In this case, we have a 43 year old female patient with aggressive periodontitis. Unlike chronic periodontitis, which is an extension of gum disease and a manifestation of years of poor hygiene, this condition affects certain patients starting at a young age, and has a family predilection. Despite excellent hygiene, this patient has severe localized bone loss around the upper centrals. The tissue does not bleed, there is no infection, but the upper centrals were mobile, had a poor prognosis, and mainly, the patient did not like her appearance. After discussing her options, she preferred a bridge over bone grafting and implants, because it would be quicker and more affordable for her. (Insurances will often cover bridges, but not implants… so this can drive the decision making quite a bit.)

You can see the overall healthy tissues and that most upper teeth (besides #8 and 9) are in good alignment. Bone grafting would require a block graft, it would be highly unpredictable, costly and time consuming. There is also a tight frenum attachment contributing to the problem, so she would need a frenectomy. Yes, these things could be done in an ideal world, but bridges are covered by insurance.

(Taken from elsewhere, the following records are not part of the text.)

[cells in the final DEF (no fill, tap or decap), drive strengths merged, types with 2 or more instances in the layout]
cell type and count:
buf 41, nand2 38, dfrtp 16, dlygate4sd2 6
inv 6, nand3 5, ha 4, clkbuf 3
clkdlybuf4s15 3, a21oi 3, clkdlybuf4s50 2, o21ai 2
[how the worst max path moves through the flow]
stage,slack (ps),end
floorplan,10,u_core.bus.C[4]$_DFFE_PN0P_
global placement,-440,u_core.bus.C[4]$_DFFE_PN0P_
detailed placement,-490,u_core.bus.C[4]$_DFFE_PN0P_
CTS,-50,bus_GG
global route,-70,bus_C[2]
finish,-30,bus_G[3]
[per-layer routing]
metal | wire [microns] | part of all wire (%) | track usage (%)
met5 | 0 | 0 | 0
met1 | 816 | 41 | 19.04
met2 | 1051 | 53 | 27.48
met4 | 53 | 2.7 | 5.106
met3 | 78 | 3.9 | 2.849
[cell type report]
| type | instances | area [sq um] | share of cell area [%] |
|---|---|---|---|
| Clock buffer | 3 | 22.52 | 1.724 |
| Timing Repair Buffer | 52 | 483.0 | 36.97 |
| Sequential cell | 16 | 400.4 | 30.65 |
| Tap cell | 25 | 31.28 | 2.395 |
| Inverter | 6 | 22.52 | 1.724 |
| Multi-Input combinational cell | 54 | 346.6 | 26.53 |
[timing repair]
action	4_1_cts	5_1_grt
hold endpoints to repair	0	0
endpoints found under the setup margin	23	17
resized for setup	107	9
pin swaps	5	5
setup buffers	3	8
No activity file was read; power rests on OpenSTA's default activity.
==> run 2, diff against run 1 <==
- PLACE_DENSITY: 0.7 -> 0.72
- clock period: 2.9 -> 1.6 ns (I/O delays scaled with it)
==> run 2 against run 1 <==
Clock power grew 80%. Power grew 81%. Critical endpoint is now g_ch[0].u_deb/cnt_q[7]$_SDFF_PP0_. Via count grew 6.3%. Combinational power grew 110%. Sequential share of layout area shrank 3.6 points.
$ cat config.mk
export PLATFORM = sky130hd
export DESIGN_NAME = pipe_stage_skid_reg_flat
export DESIGN_NICKNAME = d
export VERILOG_FILES = /design/src/rtl/pipe_stage_skid_reg_pkg.sv /design/src/rtl/pipe_stage_skid_reg_if.sv /design/src/rtl/pipe_data_reg.sv /design/src/rtl/pipe_stage_skid_reg.sv /design/src/flat_wrapper.sv
export SDC_FILE = /design/constraint.sdc
export NUM_CORES = 1
export LEC_CHECK = 0
export ABC_CLOCK_PERIOD_IN_PS = 1500
export CORE_UTILIZATION = 45
export DETAILED_ROUTE_END_ITERATION = 12
export GPL_ROUTABILITY_DRIVEN = 0
export HOLD_SLACK_MARGIN = 0.1
export PLACE_DENSITY = 0.76
export SYNTH_ARGS = -nofsm -noshare
export SYNTH_HDL_FRONTEND = slang
export SYNTH_HIERARCHICAL = 1
export SYNTH_SLANG_ARGS = --single-unit
$ cat constraint.sdc
create_clock -name Clock -period 1.5 [get_ports Clock]
set_input_delay 0.3 -clock Clock [delete_from_list [all_inputs] [get_ports Clock]]
set_output_delay 0.3 -clock Clock [all_outputs]
set_load 0.01 [all_outputs]
### src/rtl/alu_issue_seq.sv
// Issue sequencer for the ALU: buffers packed instruction words, drives the decoded
// fields onto the ALU for a settle window, then returns the sampled result over valid/ready.
module alu_issue_seq #(
    parameter int SETTLE = 2,
    parameter int DEPTH  = 4
) (
    input  logic        clk,
    input  logic        reset,
    input  logic        instr_valid,
    output logic        instr_ready,
    input  logic [13:0] instr,
    input  logic        flush,
    output logic        alu_mood,
    output logic [4:0]  alu_in1,
    output logic [4:0]  alu_in2,
    output logic [5:0]  alu_control,
    output logic        alu_reset,
    input  logic [31:0] alu_out,
    input  logic        alu_equality,
    input  logic        alu_balance,
    output logic        res_valid,
    input  logic        res_ready,
    output logic [31:0] res_data,
    output logic        res_eq,
    output logic        res_bal,
    output logic        illegal,
    output logic        busy,
    output logic [15:0] issued_count
);
    localparam int AW = (DEPTH > 1) ? $clog2(DEPTH) : 1;
    localparam int CW = $clog2(DEPTH + 1);

    typedef enum logic [1:0] {IDLE, DRIVE, HOLD} state_t;

    state_t        state_q, state_d;
    logic [13:0]   mem [DEPTH];
    logic [AW-1:0] wr_ptr, rd_ptr;
    logic [CW-1:0] count;
    logic [3:0]    cnt;
    logic [13:0]   head;
    logic          full, empty, push, pop;
    logic          head_illegal, issue, finish, release_res;

    assign full         = (count == CW'(DEPTH));
    assign empty        = (count == '0);
    // Ready is gated by reset so nothing is accepted while the block is held in reset.
    assign instr_ready  = reset && !full;
    assign push         = instr_valid && instr_ready && !flush;
    assign busy         = (state_q != IDLE) || !empty;
    assign head         = mem[rd_ptr];
    assign head_illegal = !head[13] && (head[12:10] > 3'd5);

    // NOTE: every output of this block gets a default first, so no path leaves a latch.
    always_comb begin
        state_d     = state_q;
        pop         = 1'b0;
        issue       = 1'b0;
        finish      = 1'b0;
        release_res = 1'b0;
        case (state_q)
            IDLE: begin
                if (!empty) begin
                    pop = 1'b1;
                    if (!head_illegal) begin
                        issue   = 1'b1;
                        state_d = DRIVE;
                    end
                end
            end
            DRIVE: begin
                if (cnt == '0) begin
                    finish  = 1'b1;
                    state_d = HOLD;
                end
            end
            HOLD: begin
                if (res_ready) begin
                    release_res = 1'b1;
                    state_d     = IDLE;
                end
            end
            default: state_d = IDLE;
        endcase
        if (flush) begin
            state_d     = IDLE;
            pop         = 1'b0;
            issue       = 1'b0;
            finish      = 1'b0;
            release_res = 1'b0;
        end
    end

    // NOTE: the storage array has no reset; occupancy is tracked by count, so stale
    // entries are never observed.
    always_ff @(posedge clk) begin
        if (push) mem[wr_ptr] <= instr;
    end

    // NOTE: sequential state uses non-blocking assignments so all flops update together.
    always_ff @(posedge clk or negedge reset) begin
        if (!reset) begin
            wr_ptr <= '0;
            rd_ptr <= '0;
            count  <= '0;
        end else if (flush) begin
            wr_ptr <= '0;
            rd_ptr <= '0;
            count  <= '0;
        end else begin
            if (push) wr_ptr <= wr_ptr + AW'(1);
            if (pop)  rd_ptr <= rd_ptr + AW'(1);
            count <= count + CW'(push) - CW'(pop);
        end
    end

    always_ff @(posedge clk or negedge reset) begin
        if (!reset) begin
            state_q      <= IDLE;
            cnt          <= '0;
            alu_mood     <= 1'b0;
            alu_in1      <= '0;
            alu_in2      <= '0;
            alu_control  <= '0;
            alu_reset    <= 1'b0;
            res_valid    <= 1'b0;
            res_data     <= '0;
            res_eq       <= 1'b0;
            res_bal      <= 1'b0;
            illegal      <= 1'b0;
            issued_count <= '0;
        end else begin
            state_q   <= state_d;
            alu_reset <= flush;
            if (flush) begin
                alu_mood    <= 1'b0;
                alu_in1     <= '0;
                alu_in2     <= '0;
                alu_control <= '0;
                res_valid   <= 1'b0;
            end else begin
                if (pop && head_illegal) illegal <= 1'b1;
                if (issue) begin
                    alu_mood     <= head[13];
                    alu_control  <= head[13] ? 6'b000000 : (6'b000001 << head[12:10]);
                    alu_in1      <= head[9:5];
                    alu_in2      <= head[4:0];
                    cnt          <= 4'(SETTLE - 1);
                    issued_count <= issued_count + 16'd1;
                end
                if (state_q == DRIVE && !finish) cnt <= cnt - 4'd1;
                // Operand selects are left in place after the window; only mood/control drop.
                if (finish) begin
                    res_data    <= alu_out;
                    res_eq      <= alu_equality;
                    res_bal     <= alu_balance;
                    res_valid   <= 1'b1;
                    alu_control <= '0;
                    alu_mood    <= 1'b0;
                end
                if (release_res) res_valid <= 1'b0;
            end
        end
    end
endmodule
$ cat src/rtl/pak_fir_tdm.sv
// Time-multiplexed multi-channel FIR: one shared coefficient set, a delay line
// per channel, one MAC per cycle and a small register port with sticky status.
module pak_fir_tdm
   import pak_fir_pkg::*;
#(
   parameter int DATA_WIDTH  = 16,
   parameter int COEFF_WIDTH = 16,
   parameter int N_TAPS      = 8,
   parameter int N_CH        = 2,
   parameter int FRAC_W      = 14,
   parameter int CH_W        = (N_CH > 1) ? $clog2(N_CH) : 1
) (
   input  logic                  clk,
   input  logic                  arst_n,
   input  logic [5:0]            addr,
   input  logic                  write_en,
   input  logic [15:0]           wdata,
   output logic [15:0]           rdata,
   input  logic [DATA_WIDTH-1:0] src_data_in,
   input  logic [CH_W-1:0]       src_ch_in,
   input  logic                  src_valid_in,
   output logic                  src_ready_out,
   output logic [DATA_WIDTH-1:0] dst_data_out,
   output logic [CH_W-1:0]       dst_ch_out,
   output logic                  dst_valid_out,
   input  logic                  dst_ready_in
);

   localparam int PROD_W = DATA_WIDTH + COEFF_WIDTH;
   localparam int ACC_W  = PROD_W + $clog2(N_TAPS) + 1;
   localparam int KW     = (N_TAPS > 1) ? $clog2(N_TAPS) : 1;

   state_e                        r_state;
   state_e                        w_state_nxt;
   logic                          r_en;
   logic                          r_sat_en;
   logic                          r_ovf;
   logic                          r_wr_err;
   logic signed [COEFF_WIDTH-1:0] r_coeff [N_TAPS];
   logic signed [DATA_WIDTH-1:0]  r_hist  [N_CH][N_TAPS];
   logic [CH_W-1:0]               r_ch;
   logic [KW-1:0]                 r_k;
   logic signed [ACC_W-1:0]       r_acc;
   logic signed [DATA_WIDTH-1:0]  r_dout;
   logic [CH_W-1:0]               r_dch;

   logic                          w_idle;
   logic                          w_accept;
   logic                          w_ch_bad;
   logic                          w_push;
   logic                          w_last;
   logic                          w_wr_ctrl;
   logic                          w_wr_stat;
   logic                          w_coeff_hit;
   logic                          w_wr_coeff;
   logic                          w_clr;
   logic                          w_ovf_set;
   logic                          w_err_set;
   logic [KW-1:0]                 w_coeff_idx;
   logic signed [DATA_WIDTH-1:0]  w_x;
   logic signed [COEFF_WIDTH-1:0] w_c;
   logic signed [PROD_W-1:0]      w_prod;
   logic signed [ACC_W-1:0]       w_acc_nxt;
   logic signed [DATA_WIDTH-1:0]  w_rs_data;
   logic                          w_rs_ovf;

   assign w_idle      = (r_state == ST_IDLE);
   assign w_accept    = w_idle && r_en && src_valid_in;
   assign w_ch_bad    = ({1'b0, src_ch_in} >= (CH_W+1)'(N_CH));
   assign w_push      = w_accept && !w_ch_bad;
   assign w_last      = (r_k == KW'(N_TAPS - 1));
   assign w_wr_ctrl   = write_en && (addr == ADDR_CTRL);
   assign w_wr_stat   = write_en && (addr == ADDR_STATUS);
   assign w_coeff_hit = addr[5] && ({27'd0, addr[4:0]} < 32'(N_TAPS));
   assign w_coeff_idx = addr[KW-1:0];
   assign w_wr_coeff  = write_en && w_coeff_hit;
   assign w_clr       = w_wr_ctrl && wdata[CTRL_CLR_BIT] && w_idle;

   assign w_x       = r_hist[r_ch][r_k];
   assign w_c       = r_coeff[r_k];
   assign w_prod    = PROD_W'(w_x) * PROD_W'(w_c);
   assign w_acc_nxt = r_acc + ACC_W'(w_prod);

   // The final tap's product is folded in combinationally so the output
   // register loads on the same edge as the last MAC.
   pak_fir_round_sat #(
      .ACC_W      (ACC_W),
      .DATA_WIDTH (DATA_WIDTH),
      .FRAC_W     (FRAC_W)
   ) u_round_sat (
      .i_acc    (w_acc_nxt),
      .i_sat_en (r_sat_en),
      .o_data   (w_rs_data),
      .o_ovf    (w_rs_ovf)
   );

   assign w_ovf_set = (r_state == ST_MAC) && w_last && w_rs_ovf;
   assign w_err_set = (w_accept && w_ch_bad) || (w_wr_coeff && !w_idle);

   always_ff @(posedge clk or negedge arst_n) begin
      if (!arst_n) begin
         r_state <= ST_IDLE;
      end else begin
         r_state <= w_state_nxt;
      end
   end

   always_comb begin
      w_state_nxt = r_state;
      case (r_state)
         ST_IDLE: w_state_nxt = w_push ? ST_MAC : ST_IDLE;
         ST_MAC:  w_state_nxt = w_last ? ST_OUT : ST_MAC;
         ST_OUT:  w_state_nxt = dst_ready_in ? ST_IDLE : ST_OUT;
         default: w_state_nxt = ST_IDLE;
      endcase
   end

   // Delay lines: newest sample lands in tap 0; CLR_HIST zeroes every line.
   always_ff @(posedge clk or negedge arst_n) begin
      if (!arst_n) begin
         for (int c = 0; c < N_CH; c++) begin
            for (int k = 0; k < N_TAPS; k++) begin
               r_hist[c][k] <= '0;
            end
         end
      end else begin
         for (int c = 0; c < N_CH; c++) begin
            if (w_push && (src_ch_in == CH_W'(c))) begin
               r_hist[c][0] <= src_data_in;
               for (int k = 1; k < N_TAPS; k++) begin
                  r_hist[c][k] <= w_clr ? '0 : r_hist[c][k-1];
               end
            end else if (w_clr) begin
               for (int k = 0; k < N_TAPS; k++) begin
                  r_hist[c][k] <= '0;
               end
            end
         end
      end
   end

   always_ff @(posedge clk or negedge arst_n) begin
      if (!arst_n) begin
         r_ch   <= '0;
         r_k    <= '0;
         r_acc  <= '0;
         r_dout <= '0;
         r_dch  <= '0;
      end else begin
         case (r_state)
            ST_IDLE: begin
               if (w_push) begin
                  r_ch  <= src_ch_in;
                  r_k   <= '0;
                  r_acc <= '0;
               end
            end
            ST_MAC: begin
               r_acc <= w_acc_nxt;
               r_k   <= r_k + KW'(1);
               if (w_last) begin
                  r_dout <= w_rs_data;
                  r_dch  <= r_ch;
               end
            end
            default: begin
            end
         endcase
      end
   end

   // Control, sticky status (a new event beats a same-cycle W1C) and coefficients.
   always_ff @(posedge clk or negedge arst_n) begin
      if (!arst_n) begin
         r_en     <= 1'b0;
         r_sat_en <= 1'b0;
         r_ovf    <= 1'b0;
         r_wr_err <= 1'b0;
         for (int k = 0; k < N_TAPS; k++) begin
            r_coeff[k] <= '0;
         end
      end else begin
         if (w_wr_ctrl) begin
            r_en     <= wdata[CTRL_EN_BIT];
            r_sat_en <= wdata[CTRL_SAT_BIT];
         end
         r_ovf    <= w_ovf_set | (r_ovf & ~(w_wr_stat & wdata[STAT_OVF_BIT]));
         r_wr_err <= w_err_set | (r_wr_err & ~(w_wr_stat & wdata[STAT_WRERR_BIT]));
         if (w_wr_coeff && w_idle) begin
            r_coeff[w_coeff_idx] <= wdata[COEFF_WIDTH-1:0];
         end
      end
   end

   always_comb begin
      rdata = 16'd0;
      case (addr)
         ADDR_CTRL: begin
            rdata[CTRL_EN_BIT]  = r_en;
            rdata[CTRL_SAT_BIT] = r_sat_en;
         end
         ADDR_STATUS: begin
            rdata[STAT_BUSY_BIT]  = !w_idle;
            rdata[STAT_OVF_BIT]   = r_ovf;
            rdata[STAT_WRERR_BIT] = r_wr_err;
         end
         default: rdata = w_coeff_hit ? 16'(r_coeff[w_coeff_idx]) : 16'd0;
      endcase
   end

   assign src_ready_out = w_idle && r_en;
   assign dst_valid_out = (r_state == ST_OUT);
   assign dst_data_out  = r_dout;
   assign dst_ch_out    = r_dch;

endmodule
==> src/rtl/motor_driver.sv <==
// Two-wheel motor driver: forward PWM drive plus a fixed brake-then-left-turn sequence.
// Outputs are registered from the next-state decode, so they follow the state with no input path.
module motor_driver #(
   parameter int unsigned PWM_PERIOD   = 16,
   parameter int unsigned DUTY         = 12,
   parameter int unsigned BRAKE_CYCLES = 4,
   parameter int unsigned TURN_CYCLES  = 64
) (
   input  logic clk,
   input  logic rst_n,
   input  logic front,
   input  logic turn,
   output logic left_fwd,
   output logic left_rev,
   output logic right_fwd,
   output logic right_rev,
   output logic busy,
   output logic step_done
);

   typedef enum logic [1:0] {
      IDLE  = 2'd0,
      FWD   = 2'd1,
      BRAKE = 2'd2,
      TURN  = 2'd3
   } state_t;

   localparam logic [15:0] PERIOD_M1 = 16'(PWM_PERIOD - 1);
   localparam logic [15:0] BRAKE_M1  = 16'(BRAKE_CYCLES - 1);
   localparam logic [15:0] TURN_M1   = 16'(TURN_CYCLES - 1);
   localparam logic [15:0] DUTY_C    = 16'(DUTY);

   state_t      state_r, state_s;
   logic [15:0] dwell_r, dwell_s;
   logic [15:0] pwm_r, pwm_s;
   logic [3:0]  motor_r, motor_s;   // {left_fwd, left_rev, right_fwd, right_rev}
   logic        busy_r, busy_s;
   logic        step_done_r, step_done_s;

   // State, counters and output registers
   always_ff @(posedge clk or negedge rst_n) begin
      if (!rst_n) begin
         state_r     <= IDLE;
         dwell_r     <= 16'd0;
         pwm_r       <= 16'd0;
         motor_r     <= 4'b0000;
         busy_r      <= 1'b0;
         step_done_r <= 1'b0;
      end else begin
         state_r     <= state_s;
         dwell_r     <= dwell_s;
         pwm_r       <= pwm_s;
         motor_r     <= motor_s;
         busy_r      <= busy_s;
         step_done_r <= step_done_s;
      end
   end

   // Next-state and next-counter logic; turn outranks front
   always_comb begin
      state_s = state_r;
      case (state_r)
         IDLE: begin
            if (turn)       state_s = BRAKE;
            else if (front) state_s = FWD;
            else            state_s = IDLE;
         end
         FWD: begin
            if (turn)        state_s = BRAKE;
            else if (!front) state_s = IDLE;
            else             state_s = FWD;
         end
         BRAKE: begin
            if (dwell_r == BRAKE_M1) state_s = TURN;
            else                     state_s = BRAKE;
         end
         TURN: begin
            if (dwell_r == TURN_M1) state_s = IDLE;
            else                    state_s = TURN;
         end
         default: state_s = IDLE;
      endcase

      // Dwell restarts on every entry into BRAKE or TURN
      if (((state_s == BRAKE) || (state_s == TURN)) && (state_s == state_r)) begin
         dwell_s = dwell_r + 16'd1;
      end else begin
         dwell_s = 16'd0;
      end

      if ((state_s == FWD) && (state_r == FWD)) begin
         if (pwm_r == PERIOD_M1) pwm_s = 16'd0;
         else                    pwm_s = pwm_r + 16'd1;
      end else begin
         pwm_s = 16'd0;
      end
   end

   // Output decode from the upcoming state and counters
   always_comb begin
      motor_s = 4'b0000;
      case (state_s)
         FWD: begin
            if (pwm_s < DUTY_C) motor_s = 4'b1010;
            else                motor_s = 4'b0000;
         end
         TURN:    motor_s = 4'b0110;
         default: motor_s = 4'b0000;
      endcase
      busy_s      = (state_s == BRAKE) || (state_s == TURN);
      step_done_s = (state_r == TURN) && (state_s == IDLE);
   end

   assign left_fwd  = motor_r[3];
   assign left_rev  = motor_r[2];
   assign right_fwd = motor_r[1];
   assign right_rev = motor_r[0];
   assign busy      = busy_r;
   assign step_done = step_done_r;

endmodule

==> config.mk <==
export PLATFORM = sky130hd
export DESIGN_NAME = motor_driver
export DESIGN_NICKNAME = d
export VERILOG_FILES = /design/src/rtl/motor_driver.sv
export SDC_FILE = /design/constraint.sdc
export NUM_CORES = 1
export LEC_CHECK = 0
export ABC_CLOCK_PERIOD_IN_PS = 2000
export CORE_MARGIN = 2
export CORE_UTILIZATION = 59
export DETAILED_ROUTE_END_ITERATION = 6
export PLACE_DENSITY = 0.82
export RECOVER_POWER = 25
export SLEW_MARGIN = 20
export SYNTH_ARGS = -nofsm -noshare
export SYNTH_HDL_FRONTEND = slang
export SYNTH_SLANG_ARGS = --single-unit
export TNS_END_PERCENT = 1
==> constraint.sdc <==
create_clock -name clk -period 2 [get_ports clk]
set_clock_uncertainty 0.05 [all_clocks]
set_input_delay 0.3 -clock clk [delete_from_list [all_inputs] [get_ports clk]]
set_output_delay 0.3 -clock clk [all_outputs]
set_load 0.02 [all_outputs]
==> results.sh <==
export IMPL_fin_nets=245
export IMPL_hold_violations=0
export IMPL_die_w_um=63.0
export IMPL_p_total_mw=1.77
export IMPL_finalSetupViolations=0
export IMPL_finalNonFillerCells=285
export IMPL_post_drt_wl_per_cell_um=14.0
export IMPL_power_leakage_nw=0.998
export IMPL_drc=0
export IMPL_netlist_instances=220
export IMPL_intPower_mw=1.23
export IMPL_hp_class="register to register"
export IMPL_setup_tns_ns=0
export IMPL_syn_area_um2=2050
export IMPL_synth_top_area_share_pct=47.5
export IMPL_grt_pass1_wl_um=6900
export IMPL_wl_um=3980
export IMPL_slew_viol_final=0
export IMPL_via_count=1594
export IMPL_synth_ff_type="dfrtp_1"
export IMPL_avgViaCountPerCell=5.59
export IMPL_p_sw_uw=547
export IMPL_clkTransAtPathRegs_ns=0.11
export IMPL_drt_iter0_drc=141
export IMPL_antenna_found_initial=0
export IMPL_post_cts_setup_buffer_count=0
export IMPL_synth_area_leader_cell="dfrtp_1"
export IMPL_cts_tree="done"
export IMPL_swShare_pct=30.9
export IMPL_synth_edff_count=0
export IMPL_max_freq_ghz=0.536
export IMPL_crit_end="motor_r[1]"
export IMPL_cts_max_path_buffers=2
export IMPL_crit_required_ns=2.20
export IMPL_clock_sinks=39
export IMPL_netlist_top_cells_count="nor2_1, dfrtp_1, xnor2_1"
export IMPL_synth_compound_area_share_pct=5.48
export IMPL_yosysSeqAreaShare_pct=47.5
export IMPL_worst_slew_pin_transition_ns=0.918
export IMPL_ys_ff_latch=39
export IMPL_io_pins=10
export IMPL_synth_area_leaders="dfrtp_1, nor2_1, xnor2_1, xor2_1, nand2_1"
export IMPL_seqPwrFrac_pct=55.7
export IMPL_dieArea_um2=3970
export IMPL_ant_nets=0
export IMPL_start_util_pct=61.6
export IMPL_cts_htree_levels=2
export IMPL_r2r_cells=7
export IMPL_outcome="finished, final reports clean"
export IMPL_synth_mux_area_share_pct=0
export IMPL_slowest_delay_ns=0.41
export IMPL_clock_latency_ns=0.34
export IMPL_overflow=0
export IMPL_dp_cells=277
export IMPL_reg2reg_to="motor_r[1]"
export IMPL_avgSynthCellArea_um2=9.34
export IMPL_synth_simple_gate_area_share_pct=28.3
export IMPL_path_cells="buf_4 -> nand4_2 -> nor2_1 -> and3_1 -> xnor2_1 -> a31oi_2 -> o31ai_2"
export IMPL_regToRegSetupSlack_ns=0.13
export IMPL_irDropWorstVdd_mv=0.540
export IMPL_cp_slowest_cell="dfrtp_1"
export IMPL_arrival_ns=2.07
export IMPL_area_delta_synth_final_pct=13.0
export IMPL_dr_pass1_iters=4
export IMPL_grt_pass1_vias=1467
export IMPL_synth_xor_area_share_pct=12.8
export IMPL_diodes=0
export IMPL_p_comb_share_pct=21.7
export IMPL_cts_root_buf="clkbuf_4"
export IMPL_gr_usage_all_layers_pct=23.0
export IMPL_r2r_start="pwm_r[0]"
export IMPL_numCtsBuffers=5
export IMPL_fin_crit_sh_pct=93.3
export IMPL_async_flop_share_pct=100
export IMPL_endpoint_kind="register"
export IMPL_path_max_fanout=5
export IMPL_synth_top_family_by_area="simple AND/OR/NAND/NOR gates"
export IMPL_crit_type="register to register"
export IMPL_synth_lib_cells_used_distinct=40
export IMPL_numPortBuffers=8
export IMPL_num_rows=21
export IMPL_yosysMostFrequentCell="nor2_1"
export IMPL_worstSetupStartpoint="pwm_r[0]"
export IMPL_dp_final_hpwl_um=2900
export IMPL_cap_violations=0
export IMPL_drive_above_1_share_pct=13.8
export IMPL_relSlewSlack_pct=38.8
export IMPL_synthAdderAreaFrac_pct=1.22
export IMPL_die_h_um=63.0
export IMPL_fin_crit_ns=1.87
export IMPL_p_per_area_nw_per_um2=764
export IMPL_cp_start_kind="register"
export IMPL_synth_nets=226
export IMPL_yosysWarnings=0
export IMPL_grt_max_degree=40
export IMPL_clkPwrFrac_pct=22.6
export IMPL_place_congestion=0.886
export IMPL_coreArea_um2=3340
[metrics by stage]
step | hold slack [ns] | util, % | setup slack, ns | instance area [um^2]
detailed placement | 0.328 | 67.0 | 0.0652 | 2230
floorplan | -0.0456 | - | 0.172 | 2050
CTS | 0.434 | 69.0 | 0.0612 | 2300
global route | 0.467 | 69.6 | -0.0219 | 2320
global placement | 0.323 | 67.0 | 0.150 | 2230
finish | 0.429 | 69.6 | 0.133 | 2320
[logic make-up (layout without fill, tap and decap cells)]
family / after synthesis / count (layout)
other cells: 1 / 1
flops: 39 / 39
fa+ha+maj: 2 / 2
compound gates: 16 / 16
buf+inv: 19 / 38
simple gates: 113 / 113
xor+xnor: 30 / 30
[how the worst min path moves through the flow]
stage	startpoint	cells after the start	endpoint
floorplan	rst_n	0	busy
global placement	rst_n	2	dwell_r[11]
detailed placement	rst_n	2	dwell_r[11]
CTS	dwell_r[0]	1	dwell_r[0]
global route	dwell_r[0]	1	dwell_r[0]
finish	dwell_r[0]	1	dwell_r[0]
[power by group through the flow]
stage / logic (mW) / registers [mW] / clock network (mW)
2_1_floorplan: 0.258 / 0.999 / 0
3_3_place_gp: 0.371 / 1.00 / 0
3_5_place_dp: 0.388 / 1.00 / 0
4_1_cts: 0.391 / 0.988 / 0.418
5_1_grt: 0.442 / 1.01 / 0.461
6_report: 0.385 / 0.988 / 0.401
[critical path, delay by kind of cell (launching register included)]
family,cells,cell delay [ns]
AND/OR/NAND/NOR,3,0.57
flip-flops,1,0.41
buffers and inverters,1,0.15
XOR/XNOR,1,0.18
AO/OA/AOI/OAI,2,0.40
[area by class of cell]
type                       count  area, um^2
sequential                    39         976
clock inverter                 1        5.00
tap                           46        57.6
fill                         260        1010
timing repair buffer          21         185
inverter                      10        37.5
clock buffer                   6        51.3
multi-input combinational    162        1010
[state kept, by name, summed over array words and instances (netlist names)]
| signal | flops |
|---|---|
| busy | 1 |
| dwell_r | 16 |
| motor_r | 3 |
| pwm_r | 16 |
| state_r | 2 |
| step_done | 1 |
[placed cells by master, fill, tap and decap left out, drive strengths merged]
cell type | Yosys | layout
nor2 | 50 | 50
dfrtp | 39 | 39
xnor2 | 17 | 17
nand2 | 15 | 15
xor2 | 13 | 13
buf | 6 | 12
nand3 | 11 | 11
nand4 | 11 | 11
inv | 10 | 10
clkdlybuf4s50 | 0 | 7
nor4 | 7 | 7
clkbuf | 3 | 7
and3 | 6 | 6
nor3 | 5 | 5
o31ai | 4 | 4
a21oi | 3 | 3
o21ai | 3 | 3
nand4b | 2 | 2
or2 | 2 | 2
a31oi | 2 | 2
ha | 2 | 2
nor3b | 1 | 1
and4 | 1 | 1
o22ai | 1 | 1
or4b | 1 | 1
o311ai | 1 | 1
o32ai | 1 | 1
nand2b | 1 | 1
o211ai | 1 | 1
conb | 1 | 1
clkinv | 0 | 1
dlygate4sd3 | 0 | 1
[repair_timing]
action	CTS	global route
hold endpoints to repair	39	0
gates resized for setup	0	4
endpoints found under the setup margin	0	2
hold buffers	1	0
[routing by layer]
metal	track usage, %	share of wire [%]
met1	32.3	48
met2	32.8	45
met3	6.49	5.4
met4	10.8	2.2
met5	0	0
Note: power is estimated with default switching activity, not from simulation.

On day 1, I took an impression, trimmed #8 and 9 from the stone, and ordered lab fabricated provisionals.

Never extract front teeth unless you have some new ones in your hand. I prepped #7 and 10 prior to doing the extractions to keep the sockets clean. Here is the site after placing sutures and the provisional, here is the patient on the same day of her extractions.  Yes, there are empty sockets under there:

I love this because so much of a difference was made in a single day. The provisionals will guide the tissue healing. There are 2 schools of thought on that. One is, push the pontics into the tissue to create an emergence profile resembling natural teeth and roots, the other is, let the tissue grow and thicken a little, since the maxilla has a notoriously thick layer of keratinized soft tissue covering the bone. I chose the former. The former option creates gingival papillae and a scalloped appearance, while the latter may show a flat, horizontal tissue profile. (I’ll take your comments on that.) This patient has a low smile line, so either option would suffice. This is a temporary bridge, so it is designed to be relined, trimmed, and critiqued by the patient before the final restoration is made over the mature tissue. Check it out again:



And here’s the finished case, porcelain fused to zirconia, after complete tissue healing.  I was really happy with the shade match, since in most cases, people usually include the canines.  I was able to nearly match the natural canines and save the patient some money.



I was glad that the shade and incisal translucency matched her natural teeth so well.